┌──

### config.mk
export PLATFORM = sky130hd
export DESIGN_NAME = timer_bank
export DESIGN_NICKNAME = d
export VERILOG_FILES = /design/src/rtl/tmr_pkg.sv /design/src/rtl/tmr_prescale.sv /design/src/rtl/tmr_edge_sync.sv /design/src/rtl/tmr_unit.sv /design/src/rtl/timer_bank.sv
export SDC_FILE = /design/constraint.sdc
export NUM_CORES = 1
export LEC_CHECK = 0
export BUFFER_PORTS_ARGS = -buffer_cell sky130_fd_sc_hd__clkbuf_2
export CORE_ASPECT_RATIO = 1.25
export CORE_MARGIN = 2
export CORE_UTILIZATION = 57
export DETAILED_ROUTE_END_ITERATION = 7
export PLACE_DENSITY = 0.8
export REMOVE_ABC_BUFFERS = 1
export SLEW_MARGIN = 10
export SYNTH_ARGS = -nofsm -noshare
export SYNTH_HDL_FRONTEND = slang
export SYNTH_SLANG_ARGS = --single-unit
### constraint.sdc
create_clock -name clk -period 9.5 [get_ports clk]
set_clock_uncertainty 0.1 [all_clocks]
set_input_delay 0.475 -clock clk [delete_from_list [all_inputs] [get_ports clk]]
set_output_delay 0.475 -clock clk [all_outputs]
set_load 0.005 [all_outputs]
### src/rtl/tmr_pkg.sv
package tmr_pkg;
  localparam int unsigned TMR_N   = 6;
  localparam int unsigned TMR_DW  = 8;
  localparam int unsigned PRE_W   = 12;
  localparam int unsigned MID_W   = 4;
  localparam int unsigned EXT_N   = 2;
  localparam int unsigned IDX_W   = $clog2(TMR_N);
  localparam int unsigned MODE0_W = 6;
  localparam int unsigned MODE1_W = 5;

  // source codes shared by the selectors
  localparam logic [1:0] SRC_D16  = 2'd0;
  localparam logic [1:0] SRC_ALT1 = 2'd1;
  localparam logic [1:0] SRC_ALT2 = 2'd2;
  localparam logic [1:0] SRC_ALT3 = 2'd3;

  typedef struct packed {
    logic d2;
    logic d16;
    logic d4096;
  } tap_t;
endpackage

### src/rtl/tmr_prescale.sv
module tmr_prescale
  import tmr_pkg::*;
#(
  parameter int unsigned PW = PRE_W,
  parameter int unsigned MW = MID_W
) (
  input  logic clk,
  input  logic rst_n,
  input  logic fast_tick_i,
  input  logic slow_tick_i,
  input  logic base_sel_i,
  output tap_t taps_o
);
  logic [PW-1:0] pre_q, pre_d;
  logic          base_tick;

  always_comb begin
    base_tick = base_sel_i ? slow_tick_i : fast_tick_i;
    pre_d     = pre_q;
    if (base_tick) pre_d = pre_q + 1'b1;
    taps_o.d2    = base_tick & pre_q[0];
    taps_o.d16   = base_tick & (&pre_q[MW-1:0]);
    taps_o.d4096 = base_tick & (&pre_q);
  end

  always_ff @(posedge clk or negedge rst_n) begin
    if (!rst_n) pre_q <= '0;
    else        pre_q <= pre_d;
  end

  AST_TAP_NEST16: assert property (@(posedge clk) disable iff (!rst_n)
    taps_o.d4096 |-> taps_o.d16) else $error("tap nesting");
  AST_TAP_NEST2: assert property (@(posedge clk) disable iff (!rst_n)
    taps_o.d16 |-> taps_o.d2) else $error("tap nesting");
  AST_PRE_HOLD: assert property (@(posedge clk) disable iff (!rst_n)
    (!fast_tick_i && !slow_tick_i) |=> $stable(pre_q)) else $error("prescaler moved");
endmodule

### src/rtl/tmr_edge_sync.sv
module tmr_edge_sync
  import tmr_pkg::*;
#(
  parameter int unsigned N = EXT_N
) (
  input  logic         clk,
  input  logic         rst_n,
  input  logic [N-1:0] pin_i,
  output logic [N-1:0] fall_o
);
  for (genvar g = 0; g < N; g++) begin : g_pin
    logic s1_q, s2_q, prev_q;

    always_ff @(posedge clk or negedge rst_n) begin
      if (!rst_n) begin
        s1_q   <= 1'b1;
        s2_q   <= 1'b1;
        prev_q <= 1'b1;
      end else begin
        s1_q   <= pin_i[g];
        s2_q   <= s1_q;
        prev_q <= s2_q;
      end
    end

    assign fall_o[g] = prev_q & ~s2_q;

    AST_FALL_SINGLE: assert property (@(posedge clk) disable iff (!rst_n)
      fall_o[g] |=> !fall_o[g]) else $error("double edge pulse");
  end
endmodule

### src/rtl/tmr_unit.sv
module tmr_unit
  import tmr_pkg::*;
#(
  parameter int unsigned DW = TMR_DW
) (
  input  logic          clk,
  input  logic          rst_n,
  input  logic          tick_i,
  input  logic          load_i,
  input  logic [DW-1:0] load_val_i,
  input  logic          clr_i,
  output logic          ovf_o,
  output logic          irq_o
);
  logic [DW-1:0] cnt_q, cnt_d, lat_q, lat_d;
  logic          irq_q, irq_d;
  logic          at_zero;

  always_comb begin
    at_zero = (cnt_q == '0);
    ovf_o   = tick_i & ~load_i & at_zero;
    cnt_d   = cnt_q;
    lat_d   = lat_q;
    if (load_i) begin
      cnt_d = load_val_i;
      lat_d = load_val_i;
    end else if (tick_i) begin
      cnt_d = at_zero ? lat_q : cnt_q - 1'b1;
    end
    irq_d = ovf_o | (irq_q & ~clr_i);
  end

  always_ff @(posedge clk or negedge rst_n) begin
    if (!rst_n) begin
      cnt_q <= '0;
      lat_q <= '0;
      irq_q <= 1'b0;
    end else begin
      cnt_q <= cnt_d;
      lat_q <= lat_d;
      irq_q <= irq_d;
    end
  end

  assign irq_o = irq_q;

  AST_LOAD_NOW: assert property (@(posedge clk) disable iff (!rst_n)
    load_i |=> (cnt_q == $past(load_val_i)) && (lat_q == $past(load_val_i))) else $error("load");
  AST_DECREMENT: assert property (@(posedge clk) disable iff (!rst_n)
    (tick_i && !load_i && cnt_q != '0) |=> cnt_q == $past(cnt_q) - 1'b1) else $error("decrement");
  AST_RELOAD: assert property (@(posedge clk) disable iff (!rst_n)
    (tick_i && !load_i && cnt_q == '0) |=> cnt_q == $past(lat_q)) else $error("reload");
  AST_IDLE_HOLD: assert property (@(posedge clk) disable iff (!rst_n)
    (!tick_i && !load_i) |=> $stable(cnt_q)) else $error("idle move");
  AST_IRQ_SET: assert property (@(posedge clk) disable iff (!rst_n)
    ovf_o |=> irq_o) else $error("irq set");
  AST_IRQ_CLEAR: assert property (@(posedge clk) disable iff (!rst_n)
    (clr_i && !ovf_o) |=> !irq_o) else $error("irq clear");
  AST_IRQ_STICKY: assert property (@(posedge clk) disable iff (!rst_n)
    (irq_o && !clr_i) |=> irq_o) else $error("irq hold");
endmodule

### src/rtl/timer_bank.sv
module timer_bank
  import tmr_pkg::*;
#(
  parameter int unsigned DW   = TMR_DW,
  parameter int unsigned PW   = PRE_W,
  parameter int unsigned NEXT = EXT_N
) (
  input  logic             clk,
  input  logic             rst_n,
  input  logic             fast_tick_i,
  input  logic             slow_tick_i,
  input  logic             base_sel_i,
  input  logic [NEXT-1:0]  ext_pin_i,
  input  logic             lat_we_i,
  input  logic [IDX_W-1:0] lat_idx_i,
  input  logic [DW-1:0]    wr_data_i,
  input  logic             mode_we_i,
  input  logic             mode_idx_i,
  input  logic [TMR_N-1:0] irq_clr_i,
  output logic [TMR_N-1:0] irq_o,
  output logic [TMR_N-1:0] ovf_o
);
  // reset: asynchronous assert, synchronous release
  logic [1:0] rst_sync_q;
  logic       rst_int_n;

  always_ff @(posedge clk or negedge rst_n) begin
    if (!rst_n) rst_sync_q <= 2'b00;
    else        rst_sync_q <= {rst_sync_q[0], 1'b1};
  end
  assign rst_int_n = rst_sync_q[1];

  // mode registers
  logic [MODE0_W-1:0] mode0_q, mode0_d;
  logic [MODE1_W-1:0] mode1_q, mode1_d;

  always_comb begin
    mode0_d = mode0_q;
    mode1_d = mode1_q;
    if (mode_we_i) begin
      if (mode_idx_i) mode1_d = wr_data_i[MODE1_W-1:0];
      else            mode0_d = wr_data_i[MODE0_W-1:0];
    end
  end

  always_ff @(posedge clk or negedge rst_int_n) begin
    if (!rst_int_n) begin
      mode0_q <= '0;
      mode1_q <= '0;
    end else begin
      mode0_q <= mode0_d;
      mode1_q <= mode1_d;
    end
  end

  // shared sources
  tap_t            taps;
  logic [NEXT-1:0] ext_fall;

  tmr_prescale #(.PW(PW), .MW(MID_W)) u_pre (
    .clk         (clk),
    .rst_n       (rst_int_n),
    .fast_tick_i (fast_tick_i),
    .slow_tick_i (slow_tick_i),
    .base_sel_i  (base_sel_i),
    .taps_o      (taps)
  );

  tmr_edge_sync #(.N(NEXT)) u_sync (
    .clk    (clk),
    .rst_n  (rst_int_n),
    .pin_i  (ext_pin_i),
    .fall_o (ext_fall)
  );

  // per-counter load strobes
  logic [TMR_N-1:0] load;
  always_comb begin
    load = '0;
    for (int k = 0; k < TMR_N; k++)
      if (lat_we_i && (lat_idx_i == IDX_W'(k))) load[k] = 1'b1;
  end

  // source selection, written as separate scalars so the chain stays acyclic
  logic tk1, tk2, tk3, tk4, tk5, tk6;
  logic of1, of2, of3, of4, of5, of6;
  logic [1:0] sel1, sel2, sel3, sel4, sel5;

  assign sel1 = mode0_q[1:0];
  assign sel2 = mode0_q[3:2];
  assign sel3 = mode0_q[5:4];
  assign sel4 = mode1_q[1:0];
  assign sel5 = mode1_q[3:2];

  always_comb begin
    case (sel1)
      SRC_D16:  tk1 = taps.d16;
      SRC_ALT1: tk1 = taps.d4096;
      default:  tk1 = ext_fall[0];
    endcase
  end

  always_comb begin
    case (sel2)
      SRC_D16:  tk2 = taps.d16;
      SRC_ALT1: tk2 = of1;
      default:  tk2 = ext_fall[0];
    endcase
  end

  always_comb begin
    case (sel3)
      SRC_D16:  tk3 = taps.d16;
      SRC_ALT1: tk3 = slow_tick_i;
      default:  tk3 = ext_fall[NEXT-1];
    endcase
  end

  always_comb begin
    case (sel4)
      SRC_D16:  tk4 = taps.d16;
      SRC_ALT1: tk4 = taps.d2;
      SRC_ALT2: tk4 = slow_tick_i;
      default:  tk4 = of3;
    endcase
  end

  always_comb begin
    case (sel5)
      SRC_D16:  tk5 = taps.d16;
      SRC_ALT1: tk5 = of2;
      default:  tk5 = of4;
    endcase
  end

  assign tk6 = mode1_q[4] ? of5 : taps.d16;

  tmr_unit #(.DW(DW)) u_t1 (.clk(clk), .rst_n(rst_int_n), .tick_i(tk1), .load_i(load[0]),
    .load_val_i(wr_data_i), .clr_i(irq_clr_i[0]), .ovf_o(of1), .irq_o(irq_o[0]));
  tmr_unit #(.DW(DW)) u_t2 (.clk(clk), .rst_n(rst_int_n), .tick_i(tk2), .load_i(load[1]),
    .load_val_i(wr_data_i), .clr_i(irq_clr_i[1]), .ovf_o(of2), .irq_o(irq_o[1]));
  tmr_unit #(.DW(DW)) u_t3 (.clk(clk), .rst_n(rst_int_n), .tick_i(tk3), .load_i(load[2]),
    .load_val_i(wr_data_i), .clr_i(irq_clr_i[2]), .ovf_o(of3), .irq_o(irq_o[2]));
  tmr_unit #(.DW(DW)) u_t4 (.clk(clk), .rst_n(rst_int_n), .tick_i(tk4), .load_i(load[3]),
    .load_val_i(wr_data_i), .clr_i(irq_clr_i[3]), .ovf_o(of4), .irq_o(irq_o[3]));
  tmr_unit #(.DW(DW)) u_t5 (.clk(clk), .rst_n(rst_int_n), .tick_i(tk5), .load_i(load[4]),
    .load_val_i(wr_data_i), .clr_i(irq_clr_i[4]), .ovf_o(of5), .irq_o(irq_o[4]));
  tmr_unit #(.DW(DW)) u_t6 (.clk(clk), .rst_n(rst_int_n), .tick_i(tk6), .load_i(load[5]),
    .load_val_i(wr_data_i), .clr_i(irq_clr_i[5]), .ovf_o(of6), .irq_o(irq_o[5]));

  assign ovf_o = {of6, of5, of4, of3, of2, of1};

  AST_MODE_SEL0: assert property (@(posedge clk) disable iff (!rst_int_n)
    (mode_we_i && mode_idx_i) |=> $stable(mode0_q)) else $error("mode0 touched");
  AST_MODE_SEL1: assert property (@(posedge clk) disable iff (!rst_int_n)
    (mode_we_i && !mode_idx_i) |=> $stable(mode1_q)) else $error("mode1 touched");
  AST_OVF_IDLE: assert property (@(posedge clk) disable iff (!rst_int_n)
    (!fast_tick_i && !slow_tick_i && ext_fall == '0) |-> ovf_o == '0) else $error("ovf idle");
endmodule

==> metrics.log <==
INFO  metric netlist_top_cells_count = sky130_fd_sc_hd__nand2_1 (199), sky130_fd_sc_hd__dfrtp_1 (127), sky130_fd_sc_hd__nor2_1 (54)
INFO  metric syn_area = a little under 7000 um2
INFO  metric finalCoreUtilization = between 60 and 70%
INFO  metric firstDrtPassIters = 5
INFO  metric critical_path.startpoint_type = flip-flop
INFO  metric final_antenna_net_count = 0
INFO  metric synth-warning-count = 0
INFO  metric swShare = between 30% and 40%
INFO  metric post_route_cells_drive_above_1_share = approximately an eighth
INFO  metric yosys.cell_types.count = 57
INFO  metric critical_path.startpoint = u_t2.cnt_q[2]
INFO  metric postSynthRegisterBits = roughly 130
INFO  metric cts_htree_levels = 4
INFO  metric dieWidth = just over 100 um
INFO  metric initialDrtViolationCount = ~440
INFO  metric num_vias = between 5,000 and 6,000
INFO  metric cts.root.buffer_cell = sky130_fd_sc_hd__clkbuf_16
INFO  metric worst_path_setup_slack_after_routing = 4.741 ns
INFO  metric power_density = about 270 nW/um2
INFO  metric crit_fanout = 16
INFO  metric synthMostInstantiatedCell = sky130_fd_sc_hd__nand2_1
INFO  metric synth_enable_flop_cells = 0
INFO  metric vias_in_the_first_global_route = between 5,000 and 6,000
INFO  metric largest-register = u_pre.pre_q
INFO  metric routed_wl = between 10 and 15 mm
INFO  metric gpl.final_weighted_congestion = around 0.90
INFO  metric drv.max_cap_violation_count = 0
INFO  metric remaining_drc_errors = 0
INFO  metric start_util = between 50 and 60%
INFO  metric dp_hpwl = between 9 and 10 mm
INFO  metric cp.arrival = 4.18 ns
INFO  metric placement.setup.worst_slack = approximately 5.2 ns
INFO  metric share_clk_of_total_power = between 20% and 30%
INFO  metric cts_tree = built
INFO  metric max-vdd-ir-drop = approximately 0.16 mV
INFO  metric clock.fmax = about 210 MHz
INFO  metric fin_total_pwr = 2.017 mW
INFO  metric grt.overflow.total = 0
INFO  metric largest_net_degree_at_the_start_of_global_routing = 73
INFO  metric die_extent_in_y = roughly 130 um
INFO  metric final_max_slew_viol_count = 0
INFO  metric synthTopCellsByArea = sky130_fd_sc_hd__dfrtp_1 (47%), sky130_fd_sc_hd__nand2_1 (11%), sky130_fd_sc_hd__a21oi_1 (3.7%), sky130_fd_sc_hd__nor2_1 (3.0%), sky130_fd_sc_hd__o21ai_0 (2.8%)
INFO  metric clkTransAtPathRegs = about 0.060 ns
INFO  metric area_fraction_of_the_dominant_cell_type_after_synthesis = 47.05%
INFO  metric n_antenna_cell = 0
INFO  metric clock_path_buffers = 2
INFO  metric rsz0062_at_grt = no
INFO  metric synth.yosys.seq_area_share = 49.38%
INFO  metric p_switching = approximately 0.71 mW
INFO  metric timing_worst_setup_path_type = reg -> out
INFO  metric hold-worst-slack = 0.03712 ns
INFO  metric post-route-period-util = around half
INFO  metric clock_sink_count = 133
INFO  metric average_size_of_a_mapped_cell = between 8 and 9 um2
INFO  metric share_seq_of_total_power = between 40% and 50%
INFO  metric r2r_end = u_t6.cnt_q[4]
INFO  metric wl_per_cell = 15.62 um
INFO  metric cp-end-kind = output pin
INFO  metric cts-buffers-inserted = 17
INFO  metric antenna_found_initial = 0
INFO  metric min_path_type = in -> reg
INFO  metric power.internal = roughly 1.3 mW
INFO  metric power.static_leakage = roughly 3.6 nW
INFO  metric timing.critical_path.to = ovf_o[5]
INFO  metric floorplan.rows = 44
INFO  metric finalHoldViolations = 0
INFO  metric synth_top_flop_cell = sky130_fd_sc_hd__dfrtp_1
INFO  metric synth_largest_area_cell = sky130_fd_sc_hd__dfrtp_1
INFO  metric setup.reg_to_reg.worst_slack = 5.37 ns
INFO  metric worst-endpoint-required = between 8 and 9 ns
INFO  metric io_pins = 39
INFO  metric gr-usage-all-layers = ~25%
INFO  metric grt_pass1_wl = around 25 mm
INFO  metric place.port_buffers = 38
INFO  metric clock_latency = between 0.4 and 0.5 ns
INFO  metric p_comb_share = 27.1%
INFO  metric status = complete, no violations
INFO  metric crit-reg2reg-launch = u_t2.cnt_q[2]
INFO  metric final.min_clock_period = about 4.8 ns
INFO  metric area_of_the_die = 12,740 um2
INFO  metric r2r_cells = 8
INFO  metric syn-instance-count = 761
INFO  metric maxSlewHeadroom = a little over a third
INFO  metric core_area = roughly 12,000 um2
INFO  metric largest_register_ffs = 12
INFO  metric timing_worst_slew_pin_value = around 1 ns
INFO  metric final_nets = 820
INFO  metric post_cts.resized_instances = 0
INFO  metric number_of_setup_violations_in_the_final_report = 0
INFO  metric async_flop_share = 100.0%
INFO  metric drt-vias-per-instance = 5.822
INFO  metric tns = 0 ns
INFO  metric flow.area_growth_from_synthesis = 11.19%
==> cell type report <==
type | instances | area, um2
clock buffers | 19 | 442.9
clock inverters | 13 | 85.08
fillers | 922 | 4105
inverters | 33 | 123.9
multi-input cells | 550 | 3073
flip-flops and latches | 133 | 3339
well taps | 161 | 201.4
repair buffers | 45 | 245.2
==> power by group through the flow <==
stage          clock network (mW)  registers [mW]  logic [mW]
6_report                    0.584           0.886       0.547
5_1_grt                     0.615           0.911       0.629
4_1_cts                     0.590           0.882       0.546
3_5_place_dp                    0           0.888       0.539
3_3_place_gp                    0           0.877       0.514
2_1_floorplan                   0           0.851       0.430
==> how the worst min path moves through the flow <==
| stage | cells after the start | slack, ns | from | to |
|---|---|---|---|---|
| after floorplan | 0 | 0.08 | rst_n | rst_sync_q[0] |
| after global placement | 1 | 0.16 | rst_n | rst_sync_q[0] |
| after detailed placement | 1 | 0.16 | rst_n | rst_sync_q[0] |
| after CTS | 1 | 0.03 | ext_pin_i[1] | u_sync.g_pin[1].s1_q |
| after global routing | 1 | 0.03 | ext_pin_i[1] | u_sync.g_pin[1].s1_q |
| final | 1 | 0.04 | ext_pin_i[1] | u_sync.g_pin[1].s1_q |
==> worst max-delay path, cell delays in order, from the launching register on <==
cell                        delay (ns)
sky130_fd_sc_hd__dfrtp_1          0.44
sky130_fd_sc_hd__or4_4            0.55
sky130_fd_sc_hd__or4b_1           0.76
sky130_fd_sc_hd__or3b_1           0.49
sky130_fd_sc_hd__nor4_2           0.22
sky130_fd_sc_hd__a2bb2oi_2        0.63
sky130_fd_sc_hd__a31oi_2          0.31
sky130_fd_sc_hd__nor3_2           0.21
sky130_fd_sc_hd__clkbuf_2         0.15
==> metal layers <==
layer	track usage, %	up-vias	share of wire, %
met3	5.327	37	3.9
li1	-	2658	-
met5	0	-	0
met1	32.17	2712	43
met2	41.25	147	50
met4	10.81	0	2.9
==> cell usage in the layout (no fill, tap or decap), drive strengths merged, types with 9 or more instances in the layout <==
master / synthesis / final
a211oi: 11 / 11
a21oi: 50 / 50
clkbuf: 30 / 57
dfrtp: 127 / 127
ha: 13 / 13
inv: 33 / 34
mux2: 13 / 13
nand2: 199 / 199
nand3: 10 / 10
nor2: 54 / 54
nor3: 15 / 15
nor4: 9 / 9
o21ai: 42 / 42
o221ai: 17 / 17
or3: 10 / 10
xnor2: 10 / 10
xor2: 10 / 10
==> per-stage QoR <==
step,cell area [um2],instances
5_1_grt,7511,954
2_1_floorplan,6533,716
6_report,7511,954
3_5_place_dp,6973,921
4_1_cts,7511,954
3_3_place_gp,6973,921
==> timing repair <==
item	in CTS	in global routing
hold endpoints to repair	2	0
setup buffers	0	0
hold buffers	1	0
==> cells by family (layout without fill, tap and decap cells) <==
| family | count (synthesis) | in the layout | share of synthesized area, % |
|---|---|---|---|
| xor gates and xnor gates | 20 | 20 | 2.593 |
| buffers and inverters | 78 | 110 | 5.131 |
| DFF | 133 | 133 | 49.38 |
| other | 1 | 1 | 0.05551 |
| muxes | 20 | 20 | 3.204 |
| AOI/OAI and AO/OA | 161 | 161 | 15.19 |
| adders and majority gates | 13 | 13 | 2.408 |
| and+or+nand+nor | 335 | 335 | 22.04 |
Note: power is estimated with default switching activity, not from simulation.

└──

> **Exercise details**: Please copy exactly the lines from the first line of the records above through the line containing "package tmr_pkg;", including both, and nothing more.

> **Answer to this exercise**:
### config.mk
export PLATFORM = sky130hd
export DESIGN_NAME = timer_bank
export DESIGN_NICKNAME = d
export VERILOG_FILES = /design/src/rtl/tmr_pkg.sv /design/src/rtl/tmr_prescale.sv /design/src/rtl/tmr_edge_sync.sv /design/src/rtl/tmr_unit.sv /design/src/rtl/timer_bank.sv
export SDC_FILE = /design/constraint.sdc
export NUM_CORES = 1
export LEC_CHECK = 0
export BUFFER_PORTS_ARGS = -buffer_cell sky130_fd_sc_hd__clkbuf_2
export CORE_ASPECT_RATIO = 1.25
export CORE_MARGIN = 2
export CORE_UTILIZATION = 57
export DETAILED_ROUTE_END_ITERATION = 7
export PLACE_DENSITY = 0.8
export REMOVE_ABC_BUFFERS = 1
export SLEW_MARGIN = 10
export SYNTH_ARGS = -nofsm -noshare
export SYNTH_HDL_FRONTEND = slang
export SYNTH_SLANG_ARGS = --single-unit
### constraint.sdc
create_clock -name clk -period 9.5 [get_ports clk]
set_clock_uncertainty 0.1 [all_clocks]
set_input_delay 0.475 -clock clk [delete_from_list [all_inputs] [get_ports clk]]
set_output_delay 0.475 -clock clk [all_outputs]
set_load 0.005 [all_outputs]
### src/rtl/tmr_pkg.sv
package tmr_pkg;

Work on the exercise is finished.